When the Doom video game franchise was rebooted in 2016, everyone was surprised with how incredible it ended up being. A high-octane trip through Hell, the latest entry brought the series back to its days of killing demons first and asking questions later. In a rather surprising move, director Tony Giglio has attempted to do the same with a reboot to the universally reviled 2005 film adaptation of the franchise — with even more shocking results. Doom: Annihilation takes its time to get going, immediately setting itself up as more stylistically in line with the 2016 video game reboot, but eventually lets loose to be a solid attempt at evoking the franchise magic.
What exactly is that magic?

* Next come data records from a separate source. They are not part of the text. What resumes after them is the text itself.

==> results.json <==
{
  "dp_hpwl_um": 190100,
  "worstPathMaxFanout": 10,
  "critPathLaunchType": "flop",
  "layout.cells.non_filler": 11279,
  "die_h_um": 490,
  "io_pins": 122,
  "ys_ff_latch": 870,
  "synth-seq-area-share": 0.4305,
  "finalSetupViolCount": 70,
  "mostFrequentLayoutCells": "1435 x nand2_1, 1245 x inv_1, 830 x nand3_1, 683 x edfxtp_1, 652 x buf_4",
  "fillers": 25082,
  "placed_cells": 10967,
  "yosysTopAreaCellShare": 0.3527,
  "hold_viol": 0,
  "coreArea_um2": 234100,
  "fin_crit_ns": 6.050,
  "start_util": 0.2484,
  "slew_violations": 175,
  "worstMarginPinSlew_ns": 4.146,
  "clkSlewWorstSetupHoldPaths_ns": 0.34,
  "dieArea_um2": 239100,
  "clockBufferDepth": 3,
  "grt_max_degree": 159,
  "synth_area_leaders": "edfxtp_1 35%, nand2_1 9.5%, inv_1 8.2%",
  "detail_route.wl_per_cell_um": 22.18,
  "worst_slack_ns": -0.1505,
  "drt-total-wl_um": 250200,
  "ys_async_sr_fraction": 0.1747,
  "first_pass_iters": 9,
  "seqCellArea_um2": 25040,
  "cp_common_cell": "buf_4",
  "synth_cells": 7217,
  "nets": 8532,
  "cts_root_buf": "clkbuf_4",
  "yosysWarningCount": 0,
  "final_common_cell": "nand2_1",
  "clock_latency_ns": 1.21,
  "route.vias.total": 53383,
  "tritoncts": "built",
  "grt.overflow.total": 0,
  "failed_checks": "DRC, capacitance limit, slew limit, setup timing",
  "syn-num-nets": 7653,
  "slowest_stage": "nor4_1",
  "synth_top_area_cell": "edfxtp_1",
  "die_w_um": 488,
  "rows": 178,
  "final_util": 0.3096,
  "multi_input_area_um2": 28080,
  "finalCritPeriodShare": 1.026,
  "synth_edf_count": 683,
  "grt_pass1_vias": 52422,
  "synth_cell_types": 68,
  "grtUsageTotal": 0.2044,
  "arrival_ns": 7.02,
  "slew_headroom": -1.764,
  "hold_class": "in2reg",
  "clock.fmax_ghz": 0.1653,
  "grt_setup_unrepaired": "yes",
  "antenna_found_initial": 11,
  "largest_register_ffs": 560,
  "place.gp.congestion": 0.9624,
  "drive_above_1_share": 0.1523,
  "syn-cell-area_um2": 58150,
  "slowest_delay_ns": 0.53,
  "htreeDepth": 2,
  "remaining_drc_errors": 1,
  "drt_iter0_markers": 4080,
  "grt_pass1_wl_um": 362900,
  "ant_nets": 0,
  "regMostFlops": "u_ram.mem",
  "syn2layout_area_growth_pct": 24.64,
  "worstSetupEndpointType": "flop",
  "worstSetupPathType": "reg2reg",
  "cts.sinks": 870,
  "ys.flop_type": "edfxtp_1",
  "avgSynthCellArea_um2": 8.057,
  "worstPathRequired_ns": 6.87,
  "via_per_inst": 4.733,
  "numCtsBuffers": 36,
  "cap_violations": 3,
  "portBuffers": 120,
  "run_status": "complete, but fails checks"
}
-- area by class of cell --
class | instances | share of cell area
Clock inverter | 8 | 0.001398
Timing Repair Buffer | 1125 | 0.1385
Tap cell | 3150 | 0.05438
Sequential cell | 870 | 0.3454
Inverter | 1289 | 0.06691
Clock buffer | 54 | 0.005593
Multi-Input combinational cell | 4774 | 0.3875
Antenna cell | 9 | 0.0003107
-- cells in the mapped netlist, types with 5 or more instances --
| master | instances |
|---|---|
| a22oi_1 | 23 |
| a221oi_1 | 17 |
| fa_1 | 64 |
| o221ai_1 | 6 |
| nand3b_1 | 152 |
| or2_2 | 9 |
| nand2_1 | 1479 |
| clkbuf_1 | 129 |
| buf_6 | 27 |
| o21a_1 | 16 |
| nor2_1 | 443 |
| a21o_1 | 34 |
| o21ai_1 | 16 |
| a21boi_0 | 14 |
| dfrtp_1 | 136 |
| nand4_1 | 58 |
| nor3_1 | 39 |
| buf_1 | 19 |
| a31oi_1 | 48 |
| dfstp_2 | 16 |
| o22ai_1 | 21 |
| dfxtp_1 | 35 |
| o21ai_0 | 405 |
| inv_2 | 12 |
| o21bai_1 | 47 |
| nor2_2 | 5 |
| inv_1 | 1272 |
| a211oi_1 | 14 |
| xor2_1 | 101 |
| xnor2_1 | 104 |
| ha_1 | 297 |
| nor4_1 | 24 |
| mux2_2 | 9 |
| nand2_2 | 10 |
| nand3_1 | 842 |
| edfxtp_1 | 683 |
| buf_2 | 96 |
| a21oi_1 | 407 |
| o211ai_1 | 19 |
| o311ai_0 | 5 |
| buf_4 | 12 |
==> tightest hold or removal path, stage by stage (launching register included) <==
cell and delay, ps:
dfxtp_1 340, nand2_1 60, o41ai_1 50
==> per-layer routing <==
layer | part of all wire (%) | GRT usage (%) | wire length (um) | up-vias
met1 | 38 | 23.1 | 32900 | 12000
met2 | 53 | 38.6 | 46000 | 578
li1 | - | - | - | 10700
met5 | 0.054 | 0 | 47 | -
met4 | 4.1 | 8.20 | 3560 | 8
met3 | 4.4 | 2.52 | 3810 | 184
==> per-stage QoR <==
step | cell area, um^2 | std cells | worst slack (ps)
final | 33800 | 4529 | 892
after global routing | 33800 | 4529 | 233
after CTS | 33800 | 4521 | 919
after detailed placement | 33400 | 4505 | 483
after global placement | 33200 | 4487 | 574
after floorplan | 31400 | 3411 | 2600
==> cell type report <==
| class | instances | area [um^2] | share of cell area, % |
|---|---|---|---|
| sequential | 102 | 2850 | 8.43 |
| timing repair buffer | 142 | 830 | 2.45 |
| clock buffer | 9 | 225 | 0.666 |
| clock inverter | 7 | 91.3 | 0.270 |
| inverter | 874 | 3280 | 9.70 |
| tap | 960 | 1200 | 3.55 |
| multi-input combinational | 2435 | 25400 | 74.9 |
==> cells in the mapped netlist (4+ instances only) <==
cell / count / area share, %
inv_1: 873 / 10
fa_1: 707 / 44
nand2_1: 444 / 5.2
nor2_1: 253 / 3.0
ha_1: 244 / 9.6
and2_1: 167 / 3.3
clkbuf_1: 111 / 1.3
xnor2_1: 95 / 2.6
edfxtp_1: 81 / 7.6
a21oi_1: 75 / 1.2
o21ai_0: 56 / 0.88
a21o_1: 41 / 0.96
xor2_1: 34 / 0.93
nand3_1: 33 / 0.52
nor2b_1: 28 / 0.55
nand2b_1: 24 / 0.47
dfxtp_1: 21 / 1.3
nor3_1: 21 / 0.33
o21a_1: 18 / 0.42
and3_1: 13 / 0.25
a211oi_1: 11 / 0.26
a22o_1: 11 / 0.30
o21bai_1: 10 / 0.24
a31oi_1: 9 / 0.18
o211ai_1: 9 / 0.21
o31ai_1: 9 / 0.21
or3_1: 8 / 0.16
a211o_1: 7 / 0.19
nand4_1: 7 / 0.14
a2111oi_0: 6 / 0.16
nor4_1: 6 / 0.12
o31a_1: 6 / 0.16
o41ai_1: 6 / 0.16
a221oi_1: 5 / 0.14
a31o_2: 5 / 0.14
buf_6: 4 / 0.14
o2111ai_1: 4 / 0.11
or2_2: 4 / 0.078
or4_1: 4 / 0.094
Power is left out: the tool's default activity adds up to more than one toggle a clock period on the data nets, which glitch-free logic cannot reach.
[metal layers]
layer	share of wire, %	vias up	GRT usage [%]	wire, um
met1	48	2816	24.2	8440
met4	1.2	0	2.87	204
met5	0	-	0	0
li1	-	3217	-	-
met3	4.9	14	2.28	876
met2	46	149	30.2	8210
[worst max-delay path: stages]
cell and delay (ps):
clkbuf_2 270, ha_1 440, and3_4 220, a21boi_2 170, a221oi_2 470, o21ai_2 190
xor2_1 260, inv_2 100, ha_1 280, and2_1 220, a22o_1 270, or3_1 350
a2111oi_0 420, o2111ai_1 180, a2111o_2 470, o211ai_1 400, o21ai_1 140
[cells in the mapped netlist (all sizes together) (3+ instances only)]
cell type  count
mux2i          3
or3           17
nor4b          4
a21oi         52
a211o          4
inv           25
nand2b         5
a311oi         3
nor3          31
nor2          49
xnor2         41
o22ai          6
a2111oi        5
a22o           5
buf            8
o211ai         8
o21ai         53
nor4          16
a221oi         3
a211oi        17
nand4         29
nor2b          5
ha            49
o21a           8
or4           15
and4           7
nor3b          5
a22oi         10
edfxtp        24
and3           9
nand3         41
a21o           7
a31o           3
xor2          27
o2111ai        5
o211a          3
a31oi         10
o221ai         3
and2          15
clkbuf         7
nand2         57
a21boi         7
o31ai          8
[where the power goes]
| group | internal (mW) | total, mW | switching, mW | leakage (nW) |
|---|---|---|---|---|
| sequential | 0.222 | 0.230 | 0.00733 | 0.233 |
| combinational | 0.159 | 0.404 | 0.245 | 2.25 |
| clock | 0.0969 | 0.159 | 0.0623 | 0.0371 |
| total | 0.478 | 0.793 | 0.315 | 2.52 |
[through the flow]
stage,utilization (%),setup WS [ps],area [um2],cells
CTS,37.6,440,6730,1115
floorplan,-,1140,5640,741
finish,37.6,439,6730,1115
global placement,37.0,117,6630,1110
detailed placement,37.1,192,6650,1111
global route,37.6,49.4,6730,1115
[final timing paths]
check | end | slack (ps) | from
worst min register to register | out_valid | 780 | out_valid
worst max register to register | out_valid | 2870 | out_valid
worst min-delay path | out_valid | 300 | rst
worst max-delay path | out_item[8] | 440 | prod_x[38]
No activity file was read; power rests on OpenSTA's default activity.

Doom: Annihilation knows that the game works best when its firing on all cylinders — the action is hectic, the demons are macabre, and the weaponry is deliciously volatile. Doom: Annihilation hits all those marks, and particularly nails the demon appearances themselves. Utilizing practical effects for the creatures, scenes with the actual demons are the best in the film, with blood spilled at every corner and an insatiable amount of bullets needed before an enemy is truly dead. While this latest outing follows in the footsteps of the 2005 version by having zombie-like creatures litter the first few gunfights, it isn’t long before Doom: Annihilation introduces Hell on Mars. Which is when the fun really begins…

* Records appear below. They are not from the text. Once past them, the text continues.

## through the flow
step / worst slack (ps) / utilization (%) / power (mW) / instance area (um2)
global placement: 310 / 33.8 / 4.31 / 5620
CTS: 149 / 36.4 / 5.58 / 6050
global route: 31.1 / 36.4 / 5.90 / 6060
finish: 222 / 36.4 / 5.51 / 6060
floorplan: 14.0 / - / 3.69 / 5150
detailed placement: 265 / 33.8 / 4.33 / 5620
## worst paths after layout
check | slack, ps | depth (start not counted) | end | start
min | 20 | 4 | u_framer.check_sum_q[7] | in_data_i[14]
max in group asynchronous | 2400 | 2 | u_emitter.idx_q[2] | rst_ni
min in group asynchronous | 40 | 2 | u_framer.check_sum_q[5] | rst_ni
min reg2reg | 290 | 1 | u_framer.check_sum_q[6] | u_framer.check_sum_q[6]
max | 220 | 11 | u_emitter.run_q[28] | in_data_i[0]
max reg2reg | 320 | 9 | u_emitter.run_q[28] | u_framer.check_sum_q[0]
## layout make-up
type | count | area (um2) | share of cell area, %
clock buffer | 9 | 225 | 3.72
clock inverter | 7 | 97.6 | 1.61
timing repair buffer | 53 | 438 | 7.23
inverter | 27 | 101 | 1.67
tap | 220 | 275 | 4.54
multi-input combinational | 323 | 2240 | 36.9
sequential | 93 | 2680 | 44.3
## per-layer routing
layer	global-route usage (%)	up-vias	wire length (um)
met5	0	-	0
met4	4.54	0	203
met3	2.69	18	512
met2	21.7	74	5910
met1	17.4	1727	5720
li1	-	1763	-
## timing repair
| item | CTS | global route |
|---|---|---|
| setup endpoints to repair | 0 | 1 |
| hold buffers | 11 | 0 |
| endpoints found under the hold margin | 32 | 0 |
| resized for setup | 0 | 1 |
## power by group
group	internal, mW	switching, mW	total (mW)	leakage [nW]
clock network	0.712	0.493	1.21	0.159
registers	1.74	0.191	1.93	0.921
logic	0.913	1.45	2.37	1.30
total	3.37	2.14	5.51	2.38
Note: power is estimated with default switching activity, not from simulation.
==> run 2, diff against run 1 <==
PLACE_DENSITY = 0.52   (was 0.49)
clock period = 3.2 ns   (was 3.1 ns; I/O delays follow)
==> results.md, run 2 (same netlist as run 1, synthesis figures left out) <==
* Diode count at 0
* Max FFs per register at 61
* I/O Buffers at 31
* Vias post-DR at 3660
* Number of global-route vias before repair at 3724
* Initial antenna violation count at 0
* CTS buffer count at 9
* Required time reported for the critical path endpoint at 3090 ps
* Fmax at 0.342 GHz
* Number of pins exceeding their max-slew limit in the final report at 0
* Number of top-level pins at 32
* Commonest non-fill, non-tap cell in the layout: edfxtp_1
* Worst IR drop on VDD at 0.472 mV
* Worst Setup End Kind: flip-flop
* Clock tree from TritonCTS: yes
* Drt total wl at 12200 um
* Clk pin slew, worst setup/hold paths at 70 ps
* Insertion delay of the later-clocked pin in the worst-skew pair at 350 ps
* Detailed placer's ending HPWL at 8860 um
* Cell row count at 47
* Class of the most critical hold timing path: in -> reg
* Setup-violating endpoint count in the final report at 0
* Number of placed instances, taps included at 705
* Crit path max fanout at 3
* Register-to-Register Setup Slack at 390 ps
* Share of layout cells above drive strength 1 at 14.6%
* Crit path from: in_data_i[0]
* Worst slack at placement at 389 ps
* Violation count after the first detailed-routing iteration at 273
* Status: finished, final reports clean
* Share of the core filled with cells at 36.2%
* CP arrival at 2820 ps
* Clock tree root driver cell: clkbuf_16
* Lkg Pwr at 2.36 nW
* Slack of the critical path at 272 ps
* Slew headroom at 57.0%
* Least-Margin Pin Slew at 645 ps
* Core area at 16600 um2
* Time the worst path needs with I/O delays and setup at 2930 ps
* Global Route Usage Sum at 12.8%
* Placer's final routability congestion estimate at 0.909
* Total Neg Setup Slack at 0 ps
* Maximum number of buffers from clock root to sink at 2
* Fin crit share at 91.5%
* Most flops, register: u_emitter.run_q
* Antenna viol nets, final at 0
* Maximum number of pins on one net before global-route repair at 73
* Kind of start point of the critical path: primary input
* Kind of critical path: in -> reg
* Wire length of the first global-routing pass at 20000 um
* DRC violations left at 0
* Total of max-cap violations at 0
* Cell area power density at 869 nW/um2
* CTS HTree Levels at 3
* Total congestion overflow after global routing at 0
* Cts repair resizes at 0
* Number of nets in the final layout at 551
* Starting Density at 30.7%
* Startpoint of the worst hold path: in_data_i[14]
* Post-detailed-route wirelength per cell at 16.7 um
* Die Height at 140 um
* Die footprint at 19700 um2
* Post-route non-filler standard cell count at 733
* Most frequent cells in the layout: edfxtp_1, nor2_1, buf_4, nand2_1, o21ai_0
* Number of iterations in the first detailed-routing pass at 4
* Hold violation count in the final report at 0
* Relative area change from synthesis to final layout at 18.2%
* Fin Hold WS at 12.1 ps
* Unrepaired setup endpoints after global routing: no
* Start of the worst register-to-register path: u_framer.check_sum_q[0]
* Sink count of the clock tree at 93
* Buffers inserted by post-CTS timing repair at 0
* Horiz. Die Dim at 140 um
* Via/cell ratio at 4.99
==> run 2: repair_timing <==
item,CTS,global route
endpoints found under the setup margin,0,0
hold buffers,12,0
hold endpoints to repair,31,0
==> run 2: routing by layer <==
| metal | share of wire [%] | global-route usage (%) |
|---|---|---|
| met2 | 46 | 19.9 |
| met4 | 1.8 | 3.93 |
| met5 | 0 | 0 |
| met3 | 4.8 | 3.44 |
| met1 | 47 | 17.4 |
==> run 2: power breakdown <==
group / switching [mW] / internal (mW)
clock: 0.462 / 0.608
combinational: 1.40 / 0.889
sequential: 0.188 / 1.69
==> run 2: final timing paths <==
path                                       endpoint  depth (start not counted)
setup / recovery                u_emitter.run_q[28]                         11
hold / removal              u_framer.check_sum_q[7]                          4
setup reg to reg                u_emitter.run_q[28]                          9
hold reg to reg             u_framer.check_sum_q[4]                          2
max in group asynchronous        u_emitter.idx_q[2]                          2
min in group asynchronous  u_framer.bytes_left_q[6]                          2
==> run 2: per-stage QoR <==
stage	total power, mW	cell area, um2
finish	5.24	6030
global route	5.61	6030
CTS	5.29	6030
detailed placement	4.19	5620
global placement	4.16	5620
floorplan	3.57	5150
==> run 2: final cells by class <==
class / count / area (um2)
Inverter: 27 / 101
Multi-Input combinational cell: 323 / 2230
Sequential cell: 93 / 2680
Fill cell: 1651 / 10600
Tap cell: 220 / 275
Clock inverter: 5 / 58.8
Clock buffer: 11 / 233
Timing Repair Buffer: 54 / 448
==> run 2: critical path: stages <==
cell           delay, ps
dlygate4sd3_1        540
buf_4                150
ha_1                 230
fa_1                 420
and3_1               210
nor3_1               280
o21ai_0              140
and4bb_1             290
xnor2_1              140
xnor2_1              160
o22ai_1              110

That said, the first act is a bit of a struggle to get through for a variety of reasons. While little can be said about how much Doom: Annihilation cares about its plot, the same as can be said about the 2016 game itself, or even films like Aliens and its subsequent sequels. The film kicks off with a bunch of marines getting sent to a base on one of Mars’ moons, only to find out that the entire crew has been slaughtered; no part of this is new territory. There’s some fun to be had in the exposition dumps, however, which are a blissful combination of silly and stupid.
With fairly mundane characters that all feel like stereotypical marines, the story ends up lacking any dramatic effect because a lot of the weight is put on the main character, Lieutenant Joan Dark (Amy Manson). Unfortunately, her backstory is kept vague until the climax is about to hit, which stalls the film before it can get to its incredibly satisfying final act. It hurts most to sit through those first thirty minutes because the acting is so wooden and lifeless, with only obsessed scientist Dr. Malcolm Betruger (Dominic Mafham) bringing a level of devilishness to his character.
However, it’s clear that good acting doesn’t always matter in a film like this; 2005’s Doom had a cast more than ready to try and elevate material that simply couldn’t be elevated. In this case, however, the actors keep everything at a relatively B-movie level, despite the production excelling in almost every other regard. The design is standard clean-looking space base, but that sterility lends to the eventual realization of minions of Hell being unleashed on Earth, as the sets get covered in entrails and other insides. The portal that situates itself at the center of the plot looks like it’s ripped straight from the video games, covered in demonic runes that glow a bright red as it activates. The demons, as previously mentioned, are appropriately grotesque, and Giglio blends the practical effects of the demon suits with CG projectiles from both guns and the demons themselves in order to craft a schlocky affair that most B-movie genre fans will adore.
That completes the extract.